With Novell’s absorption of SUSE (Red Hat’s only meaningful competitor in terms of enterprise application support, and a major KDE champion) and Ximian (a company with deep roots in the GNOME project and a decided emphasis on developing software that uses the libraries that drive GNOME), the vendor will likely move gingerly but implacably to have its interface experts at Ximian set the tone for how SUSE’s GUI works. The more we think about it, the more we believe “integrating” the two environments will amount to SUSE’s Qt-based YaST configuration tool looking a lot like the Ximian GNOME-based desktop, which we suspect will be the default offering for Novell’s Linux customers. KDE will surely still be in there somewhere, available for users who care to look. However, outside the server rooms and labs that will be precious few people.

As a footnote, the consumer market paints a different picture. Signs abound that indicate there is room for more than one desktop environment in the second coming of the Linux retail space (carried forward by Xandros, Lindows, and Mandrake). Enterprise customers will have far less patience for the expense and training required to support similar yet distinct interfaces. And really, why should they?

In Other News

» The Fedora project, a community-driven spin-off of Red Hat’s former retail distribution, released Fedora Core 2, test2. So what, you say. The new beta release includes Linux kernel 2.6 and, more interestingly, SE Linux, a set of enhancements that give Linux a more fine-grained, role-based security scheme than the traditional Unix user/group/permissions scheme.

» Mandrake is out of bankruptcy and readying Mandrake Linux 10.0 for release.

» Pixar unleashed RenderMan Pro Server for OS X. The new release supports both G4- and G5-based systems.

» Nostalgia Note: Once upon a time there weren’t many good choices for running a Unix on x86 hardware. We turned to DR DOS because it had a shell with some Unix ideas at work. So, we were made misty when we learned DR-DOS 8, now fronted as a good pick for embedded systems, has been released. The operating system includes FAT32 and Linux filesystem support.

» SCOWatch: This week SCO made a motion to split its suit with IBM, which could have the effect of breaking IBM’s counterclaims of patent infringement into a separate trial. IBM has filed its own motion for a declaratory judgement, which, if approved, would result in SCO’s case being tossed out once a judge considered the evidence and before the actual trial begins.

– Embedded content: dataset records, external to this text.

This is an optimization exercise on Yosys and OpenROAD, whose aim is small area, a short achievable clock period and few clock cycles, not a production implementation.
In this exercise RTL edits were held to simulation tests only and were not proved equivalent to the original.

--- flow/run.sh ---
#!/bin/bash
# synth_recipe.tcl (not shown) runs the flow's synth.tcl, then flattens the netlist and writes it again
# the make line also repeats each setting of config.mk as NAME=value (left out here)
make -C /OpenROAD-flow-scripts/flow DESIGN_CONFIG=/design/flow/config.mk WORK_HOME=/design/flow/orfs CLKGATE_MAP_FILE= SYNTH_SCRIPT=/design/flow/synth_recipe.tcl finish
--- flow/config.mk ---
export PLATFORM = sky130hd
export DESIGN_NAME = upscale_top
export DESIGN_NICKNAME = upscale_top
export VERILOG_FILES = /design/flow/design.v
export SDC_FILE = /design/flow/constraint.sdc
export NUM_CORES = 4
export LEC_CHECK = 0
export CAP_MARGIN = 20
export CORE_MARGIN = 2
export CORE_UTILIZATION = 40
export SLEW_MARGIN = 20
--- flow/constraint.sdc ---
create_clock -name core_clock -period 9.0 [get_ports {clk}]
set_input_delay 1.8000 -clock core_clock [delete_from_list [all_inputs] [get_ports {clk}]]
set_output_delay 1.8000 -clock core_clock [all_outputs]
set_load 0.01 [all_outputs]
--- flow/design.v ---
package upscale_pkg;
    typedef logic [12-1:0] pixel_t;
    typedef logic [$clog2(8*8)-1:0] out_addr_t;
    typedef logic [1:0] win_idx_t;
    typedef logic [3:0] write_mode_t;
    typedef enum logic [1:0] {
        IDLE,
        SCAN,
        DRAIN
    } scan_state_t;
endpackage
`timescale 1ns/1ps
module window_fetch (
    input  logic     clk,
    input  logic     rst,
    input  logic     pix_valid,
    input  upscale_pkg::pixel_t   pix_data,
    input  logic     busy,
    input  upscale_pkg::win_idx_t win_row,
    input  upscale_pkg::win_idx_t win_col,
    output upscale_pkg::pixel_t   win_a,
    output upscale_pkg::pixel_t   win_b,
    output upscale_pkg::pixel_t   win_c,
    output upscale_pkg::pixel_t   win_d
);
    localparam int TILE_N = 4 * 4;
    upscale_pkg::pixel_t     tile [0:TILE_N-1];
    logic [3:0] wr_ptr;   
    logic [3:0] base;
    always_ff @(posedge clk) begin
        if (!rst) begin
            wr_ptr <= '0;
        end else if (pix_valid && !busy) begin
            wr_ptr <= wr_ptr + 4'd1;
        end
    end
    always_ff @(posedge clk) begin
        if (pix_valid && !busy) begin
            tile[wr_ptr] <= pix_data;
        end
    end
    assign base = {win_row, win_col};
    assign win_a = tile[base];
    assign win_b = tile[base + 4'd1];
    assign win_c = tile[base + 4'(4)];
    assign win_d = tile[base + 4'(4 + 1)];
endmodule
`timescale 1ns/1ps
module scan_ctrl (
    input  logic        clk,
    input  logic        rst,
    input  logic        start,
    output logic        busy,
    output logic        done,
    output logic        pos_valid,
    output upscale_pkg::win_idx_t    win_row,
    output upscale_pkg::win_idx_t    win_col,
    output upscale_pkg::write_mode_t write_mode,
    output upscale_pkg::out_addr_t   addr_output
);
    localparam upscale_pkg::win_idx_t LAST_WIN = upscale_pkg::win_idx_t'(4 - 2);
    upscale_pkg::scan_state_t state;
    upscale_pkg::win_idx_t    row;
    upscale_pkg::win_idx_t    col;
    logic        drain_last;   
    always_ff @(posedge clk) begin
        if (!rst) begin
            state      <= upscale_pkg::IDLE;
            row        <= '0;
            col        <= '0;
            drain_last <= 1'b0;
        end else begin
            case (state)
                upscale_pkg::IDLE: begin
                    if (start) begin
                        state <= upscale_pkg::SCAN;
                        row   <= '0;
                        col   <= '0;
                    end
                end
                upscale_pkg::SCAN: begin
                    if (col == LAST_WIN) begin
                        col <= '0;
                        if (row == LAST_WIN) begin
                            row        <= '0;
                            drain_last <= 1'b0;
                            state      <= upscale_pkg::DRAIN;
                        end else begin
                            row <= row + 2'd1;
                        end
                    end else begin
                        col <= col + 2'd1;
                    end
                end
                upscale_pkg::DRAIN: begin
                    if (drain_last) begin
                        drain_last <= 1'b0;
                        state      <= upscale_pkg::IDLE;
                    end else begin
                        drain_last <= 1'b1;
                    end
                end
                default: state <= upscale_pkg::IDLE;
            endcase
        end
    end
    assign busy       = (state != upscale_pkg::IDLE);
    assign pos_valid  = (state == upscale_pkg::SCAN);
    assign done       = (state == upscale_pkg::DRAIN) && drain_last;
    assign win_row    = row;
    assign win_col    = col;
    assign write_mode = upscale_pkg::write_mode_t'({row, 1'b0}) + upscale_pkg::write_mode_t'(row) + upscale_pkg::write_mode_t'(col);
    assign addr_output = {row, 1'b1, col, 1'b1};   
endmodule
`timescale 1ns/1ps
module interp_unit (
    input  logic        clk,
    input  logic        rst,
    input  logic        pos_valid,
    input  upscale_pkg::write_mode_t mode_in,
    input  upscale_pkg::out_addr_t   addr_in,
    input  upscale_pkg::pixel_t      win_a,
    input  upscale_pkg::pixel_t      win_b,
    input  upscale_pkg::pixel_t      win_c,
    input  upscale_pkg::pixel_t      win_d,
    output logic        en_write_out,
    output upscale_pkg::write_mode_t write_mode,
    output upscale_pkg::out_addr_t   addr_output,
    output upscale_pkg::pixel_t      data_in1,
    output upscale_pkg::pixel_t      data_in2,
    output upscale_pkg::pixel_t      data_in3,
    output upscale_pkg::pixel_t      data_in4,
    output upscale_pkg::pixel_t      data_in5,
    output upscale_pkg::pixel_t      data_in6,
    output upscale_pkg::pixel_t      data_in7,
    output upscale_pkg::pixel_t      data_in8,
    output upscale_pkg::pixel_t      data_in9
);
    localparam int SUM_W = 12 + 4;
    localparam logic [SUM_W-1:0] K3 = 3;
    localparam logic [SUM_W-1:0] K9 = 9;
    logic [SUM_W-1:0] ea, eb, ec, ed;
    logic [SUM_W-1:0] hx, hy, vx, vy;
    logic             top_row, left_col;
    upscale_pkg::pixel_t           corner;
    assign ea = SUM_W'(win_a);
    assign eb = SUM_W'(win_b);
    assign ec = SUM_W'(win_c);
    assign ed = SUM_W'(win_d);
    assign top_row  = (mode_in <= 4'd2);
    assign left_col = (mode_in == 4'd0) || (mode_in == 4'd3) || (mode_in == 4'd6);
    assign hx = top_row ? ea : ec;
    assign hy = top_row ? eb : ed;
    assign vx = left_col ? ea : eb;
    assign vy = left_col ? ec : ed;
    always_comb begin
        case (mode_in)
            4'd0:  corner = win_a;
            4'd2:  corner = win_b;
            4'd6:  corner = win_c;
            default: corner = win_d;   
        endcase
    end
    always_ff @(posedge clk) begin
        if (!rst) begin
            en_write_out <= 1'b0;
            write_mode   <= '0;
            addr_output  <= '0;
        end else begin
            en_write_out <= pos_valid;
            write_mode   <= mode_in;
            addr_output  <= addr_in;
        end
    end
    always_ff @(posedge clk) begin
        data_in1 <= upscale_pkg::pixel_t'((K9 * ea + K3 * eb + K3 * ec + ed) >> 4);
        data_in2 <= upscale_pkg::pixel_t'((K3 * ea + K9 * eb + ec + K3 * ed) >> 4);
        data_in3 <= upscale_pkg::pixel_t'((K3 * ea + eb + K9 * ec + K3 * ed) >> 4);
        data_in4 <= upscale_pkg::pixel_t'((ea + K3 * eb + K3 * ec + K9 * ed) >> 4);
        data_in5 <= upscale_pkg::pixel_t'((K3 * hx + hy) >> 2);
        data_in6 <= upscale_pkg::pixel_t'((hx + K3 * hy) >> 2);
        data_in7 <= upscale_pkg::pixel_t'((K3 * vx + vy) >> 2);
        data_in8 <= upscale_pkg::pixel_t'((vx + K3 * vy) >> 2);
        data_in9 <= corner;
    end
endmodule
`timescale 1ns/1ps
module reg_output (
    input  logic        clk,
    input  logic        rst,
    input  logic        en_write_out,
    input  upscale_pkg::write_mode_t write_mode,
    input  upscale_pkg::out_addr_t   addr_output,
    input  upscale_pkg::pixel_t      data_in1,
    input  upscale_pkg::pixel_t      data_in2,
    input  upscale_pkg::pixel_t      data_in3,
    input  upscale_pkg::pixel_t      data_in4,
    input  upscale_pkg::pixel_t      data_in5,
    input  upscale_pkg::pixel_t      data_in6,
    input  upscale_pkg::pixel_t      data_in7,
    input  upscale_pkg::pixel_t      data_in8,
    input  upscale_pkg::pixel_t      data_in9,
    output logic [8*8*12-1:0] dout
);
    localparam int N_ENT = 8 * 8;
    upscale_pkg::pixel_t mem [0:N_ENT-1];
    function automatic integer src_mode(input integer i, input integer j);
        integer r, c;
        begin
            r = (i == 0) ? 0 : (i == 7) ? 2 : (i - 1) / 2;
            c = (j == 0) ? 0 : (j == 7) ? 2 : (j - 1) / 2;
            src_mode = 3 * r + c;
        end
    endfunction
    function automatic integer src_sel(input integer i, input integer j);
        begin
            if ((i == 0 || i == 7) && (j == 0 || j == 7)) src_sel = 9;
            else if (i == 0 || i == 7) src_sel = (j % 2 == 1) ? 5 : 6;
            else if (j == 0 || j == 7) src_sel = (i % 2 == 1) ? 7 : 8;
            else if (i % 2 == 1) src_sel = (j % 2 == 1) ? 1 : 2;
            else src_sel = (j % 2 == 1) ? 3 : 4;
        end
    endfunction
    always_ff @(posedge clk) begin
        for (int i = 0; i < 8; i++) begin
            for (int j = 0; j < 8; j++) begin
                if (!rst) begin
                    mem[8*i+j] <= '0;
                end else if (en_write_out && write_mode == src_mode(i, j)) begin
                    case (src_sel(i, j))
                        1: mem[8*i+j] <= data_in1;
                        2: mem[8*i+j] <= data_in2;
                        3: mem[8*i+j] <= data_in3;
                        4: mem[8*i+j] <= data_in4;
                        5: mem[8*i+j] <= data_in5;
                        6: mem[8*i+j] <= data_in6;
                        7: mem[8*i+j] <= data_in7;
                        8: mem[8*i+j] <= data_in8;
                        default: mem[8*i+j] <= data_in9;
                    endcase
                end
            end
        end
    end
    always_comb begin
        for (int i = 0; i < N_ENT; i++) begin
            dout[i*12 +: 12] = mem[i];
        end
    end
endmodule
`timescale 1ns/1ps
module upscale_top (
    input  logic   clk,
    input  logic   rst,
    input  logic   pix_valid,
    input  upscale_pkg::pixel_t pix_data,
    input  logic   start,
    output logic   busy,
    output logic   done,
    input  logic [2:0]  rd_row,
    output logic [8*12-1:0] rd_data
);
    logic [8*8*12-1:0] dout;
    assign rd_data = dout[rd_row*8*12 +: 8*12];
    upscale_pkg::win_idx_t    win_row, win_col;
    upscale_pkg::pixel_t      win_a, win_b, win_c, win_d;
    logic        pos_valid;
    upscale_pkg::write_mode_t scan_mode;
    upscale_pkg::out_addr_t   scan_addr;
    logic        en_write_out;
    upscale_pkg::write_mode_t write_mode;
    upscale_pkg::out_addr_t   addr_output;
    upscale_pkg::pixel_t      data_in1, data_in2, data_in3, data_in4, data_in5;
    upscale_pkg::pixel_t      data_in6, data_in7, data_in8, data_in9;
    window_fetch fetch_i (
        .clk(clk), .rst(rst), .pix_valid(pix_valid), .pix_data(pix_data), .busy(busy),
        .win_row(win_row), .win_col(win_col),
        .win_a(win_a), .win_b(win_b), .win_c(win_c), .win_d(win_d)
    );
    scan_ctrl scan_i (
        .clk(clk), .rst(rst), .start(start), .busy(busy), .done(done),
        .pos_valid(pos_valid), .win_row(win_row), .win_col(win_col),
        .write_mode(scan_mode), .addr_output(scan_addr)
    );
    interp_unit interp_i (
        .clk(clk), .rst(rst), .pos_valid(pos_valid), .mode_in(scan_mode), .addr_in(scan_addr),
        .win_a(win_a), .win_b(win_b), .win_c(win_c), .win_d(win_d),
        .en_write_out(en_write_out), .write_mode(write_mode), .addr_output(addr_output),
        .data_in1(data_in1), .data_in2(data_in2), .data_in3(data_in3),
        .data_in4(data_in4), .data_in5(data_in5), .data_in6(data_in6),
        .data_in7(data_in7), .data_in8(data_in8), .data_in9(data_in9)
    );
    reg_output out_i (
        .clk(clk), .rst(rst), .en_write_out(en_write_out),
        .write_mode(write_mode), .addr_output(addr_output),
        .data_in1(data_in1), .data_in2(data_in2), .data_in3(data_in3),
        .data_in4(data_in4), .data_in5(data_in5), .data_in6(data_in6),
        .data_in7(data_in7), .data_in8(data_in8), .data_in9(data_in9),
        .dout(dout)
    );
endmodule
==> parameters.txt <==
Parameter                              Value

Run status
  Run status    finished clean

Layout
  Final #Nets    6194
  Final Instance Count excl. Fillers    7766
  Filler Cell Count    13480
  Diode insertion count for antenna repair    0
  Ratio of cells with drive above 1 in the final layout    0.1270
  Synthesis-to-finish area growth    11.80%
  Most common cell after layout, fill and taps aside    nand2_1
  Leading cell types in the layout, fill and taps excluded    nand2_1, dfxtp_1, a21boi_0, inv_1, mux4_2

Timing
  Period minus WS final    8335 ps
  Transition at the pin with the smallest max-transition slack    1199 ps
  Setup-failing EPs final    0
  Worst slew margin    0.1923
  Period utilisation layout    0.9261
  Setup repair after global routing missed its margin    no
  Final hold violations    0
  Final WS setup    664.8 ps
  Clk_skew    77.41 ps
  Max Clock Freq    120.0 MHz
  Summed negative setup slack over all endpoints    0 ps
  Max-slew violation total from the final report    0

GRT
  Number of antenna violations at the first check in global routing    5
  Aggregate global routing overflow    0
  Largest net degree at the start of global routing    241
  Global-route wire length before repair    253400 microns
  Vias in the first global route    41620
  Total routing resource utilization after global routing    0.2179

Setup path
  Crit. path cell count    28
  Stage delay of the slowest cell on the critical path    810 ps
  Required arrival time at the worst endpoint    9620 ps
  Type of the worst setup path    register to register
  Startpoint kind of the worst setup timing path    register
  CP max FO    49
  Kind of cell adding the most delay to the critical path    adder cells
  Endpoint type of the worst setup path    register
  Critical-path top delay cell    a21oi_1
  Worst path bufs/invs    6
  R2R depth    28
  Critical path arrival    8950 ps

Synth
  Fraction of the yosys area taken by sequential cells    0.4034
  Synthesized flop and latch total    1084
  Post-synth top area share    0.3049
  Number of standard cells after synthesis    5869
  Total standard cell area after synthesis    58560 sq um
  Main area contributors after synthesis    dfxtp_1, mux4_2, nand2_1
  Synth Net Count    6312
  Number of synthesized flops with an enable pin    192
  Fraction of synthesis flops using an asynchronous set or reset pin    0
  Most used flip-flop cell after synthesis    dfxtp_1
  Synthesis warning total    5
  Avg Synthesized Cell Area    9.978 sq um
  Synth cell types    63
  Post-synth top area cell    dfxtp_1

Drt
  Routed length on met3    8049 microns
  Routed via count divided by cell count    5.345
  Number of vias in the routed layout    41510
  Wire length per cell    21.20 microns
  Routed metal-1 wire length    73510 microns
  Met2 routed wirelength    77710 microns
  Remaining number of nets flagged by the antenna check after routing    0
  Final Routed Wirelength    164700 microns
  DRT iter0 DRCs    3026
  Number of DRC violations after detailed routing    0
  Uppermost metal layer occupied by signal nets    met5
  Initial DRT Pass Iterations    5

Clock network
  Number of sinks driven by the clock tree    1084
  Number of levels in the clock H-tree    3
  Cts repair resizes    0
  Worst skew pair latency    770 ps
  Buffers inserted during post-CTS setup optimization    0
  CTS Root Buffer Type    clkbuf_16
  Clock tree from TritonCTS    yes
  CTS buffer count    114
  CTS clk-pin slew, worst paths    60 ps
  CTS hold repair buffers    0
  Buffer levels on the longest clock path    3

Worst hold path
  Worst Hold Class    register to register
  Worst hold stages    2

Run
  Number of violations of the max-capacitance limit    0

Floorplan
  Top-level port count    117
  Height of the die    386.6 microns
  Effective utilization at floorplan    0.4023
  Floorplan Core Area    145600 sq um
  Overall die width    386.6 microns
  Floorplan die area    149500 sq um
  Number of core rows    140

Place
  Post-Place Worst Slack    615.9 ps
  Buffers on Ports    116
  Sum of net half-perimeters after detailed placement    107600 microns
  Final estimated routing congestion in global placement    0.9080
  Inst Count DP    7551
path summary, 6_finish.rpt:
check / slack, ps / endpoint / start
setup / recovery: 660 / interp_i.data_in2[11] / scan_i.col[0]
hold reg to reg: 460 / out_i.mem[53][11] / out_i.mem[53][11]
hold / removal: 460 / out_i.mem[53][11] / out_i.mem[53][11]
setup reg to reg: 660 / interp_i.data_in2[11] / scan_i.col[0]
area by class of cell:
cell class                 instances  area [sq um]  area share
timing repair buffer             180          1719     0.02626
tap                             1917          2399     0.03663
sequential                      1084         23630      0.3609
multi-input combinational       3938         31940      0.4878
clock inverter                    59         872.1     0.01332
clock buffer                     155          3297     0.05035
inverter                         433          1625     0.02482
synthesized netlist by cell type, types with 3 or more instances:
cell / number
o21a_1: 17
xnor2_1: 90
buf_4: 3
or3_1: 3
inv_1: 432
fa_1: 185
o21ai_0: 66
a21boi_0: 783
o21bai_1: 28
buf_1: 35
nor2_1: 99
a21o_1: 31
edfxtp_1: 192
nor3_1: 17
buf_2: 10
nand3_1: 15
nand2b_1: 10
mux2_2: 99
a211oi_1: 11
xor2_1: 33
nand2_1: 1623
nor2b_1: 28
mux4_2: 331
clkbuf_1: 366
nor3b_1: 4
and2_1: 15
mux2i_1: 57
nand3b_1: 6
ha_1: 239
a32oi_1: 5
or2_2: 4
dfxtp_1: 892
a21oi_1: 100
tightest hold or removal path, stage by stage, from the launching register on:
cell and delay, ps:
dfxtp_1 310, nand2_1 40, a21boi_0 60
through the flow:
stage | instance area (sq um) | hold slack (ps) | util
6_report | 65480 | 462.0 | 0.4498
5_1_grt | 65480 | 477.6 | 0.4498
4_1_cts | 65460 | 465.9 | 0.4497
3_5_place_dp | 61290 | 457.3 | 0.4210
3_3_place_gp | 61280 | 448.2 | 0.4210
2_1_floorplan | 58570 | 440.2 | -
routing by layer:
layer | up-vias | track usage
met3 | 265 | 0.02789
met4 | 8 | 0.07558
li1 | 19520 | -
met1 | 20670 | 0.2917
met2 | 1048 | 0.3629
met5 | - | 0
flip-flops by register name (all words and copies together), names as in the netlist:
name                   cells
fetch_i.tile             192
fetch_i.wr_ptr             4
interp_i.data_in1         12
interp_i.data_in2         12
interp_i.data_in3         12
interp_i.data_in4         12
interp_i.data_in5         12
interp_i.data_in6         12
interp_i.data_in7         12
interp_i.data_in8         12
interp_i.data_in9         12
interp_i.en_write_out      1
interp_i.write_mode        4
out_i.mem                768
scan_i.col                 2
scan_i.drain_last          1
scan_i.row                 2
scan_i.state               2
kinds of logic after synthesis:
kind of cell	synth area share
muxes	0.1561
buffers and inverters	0.05469
DFF	0.4034
adders and majority gates	0.1143
xor gates and xnor gates	0.01840
and+or+nand+nor	0.1220
AOI/OAI and AO/OA	0.1312
Testbench counts, summed over its fixed seeds: cycles 10,368.

## separate check: timing with driven ports
The flow's constraints put no driver on any port. The routed layout listed below was extracted and timed again, unchanged, in two steps.
Step 1, drivers: a clkbuf_16 drives clk and a buf_2 each remaining input, both assumed.
Step 2, shift: input delay + t, output delay - t, t = (earliest + latest rising clock arrival at the registers) / 2. This alone moves slack from input paths to output paths.
Three values: ideal ports, drivers, drivers and shift; two values: the first two.
t (ns): 0.801
setup slack, ns: 0.665 / 0.665 / 0.665
hold slack, ns: 0.462 / 0.462 / 0.462
pins driven straight from the clock port: 1
After both steps setup and hold are still met in this run. The setup slack of this run moves by 0.000 ns with the drivers and by 0.000 ns with both steps.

One of SCO’s licensees, EV1 Servers, seems to be suffering buyer’s remorse: In an interview with IDG News, the company’s CEO said he wouldn’t buy SCO’s licenses given a second chance. He also disputes SCO’s claims of a “seven figure deal,” which confirms our earlier suspicions about the likely deep, deep discounts on the $20 million SCO would have made off a full-price license purchase from EV1.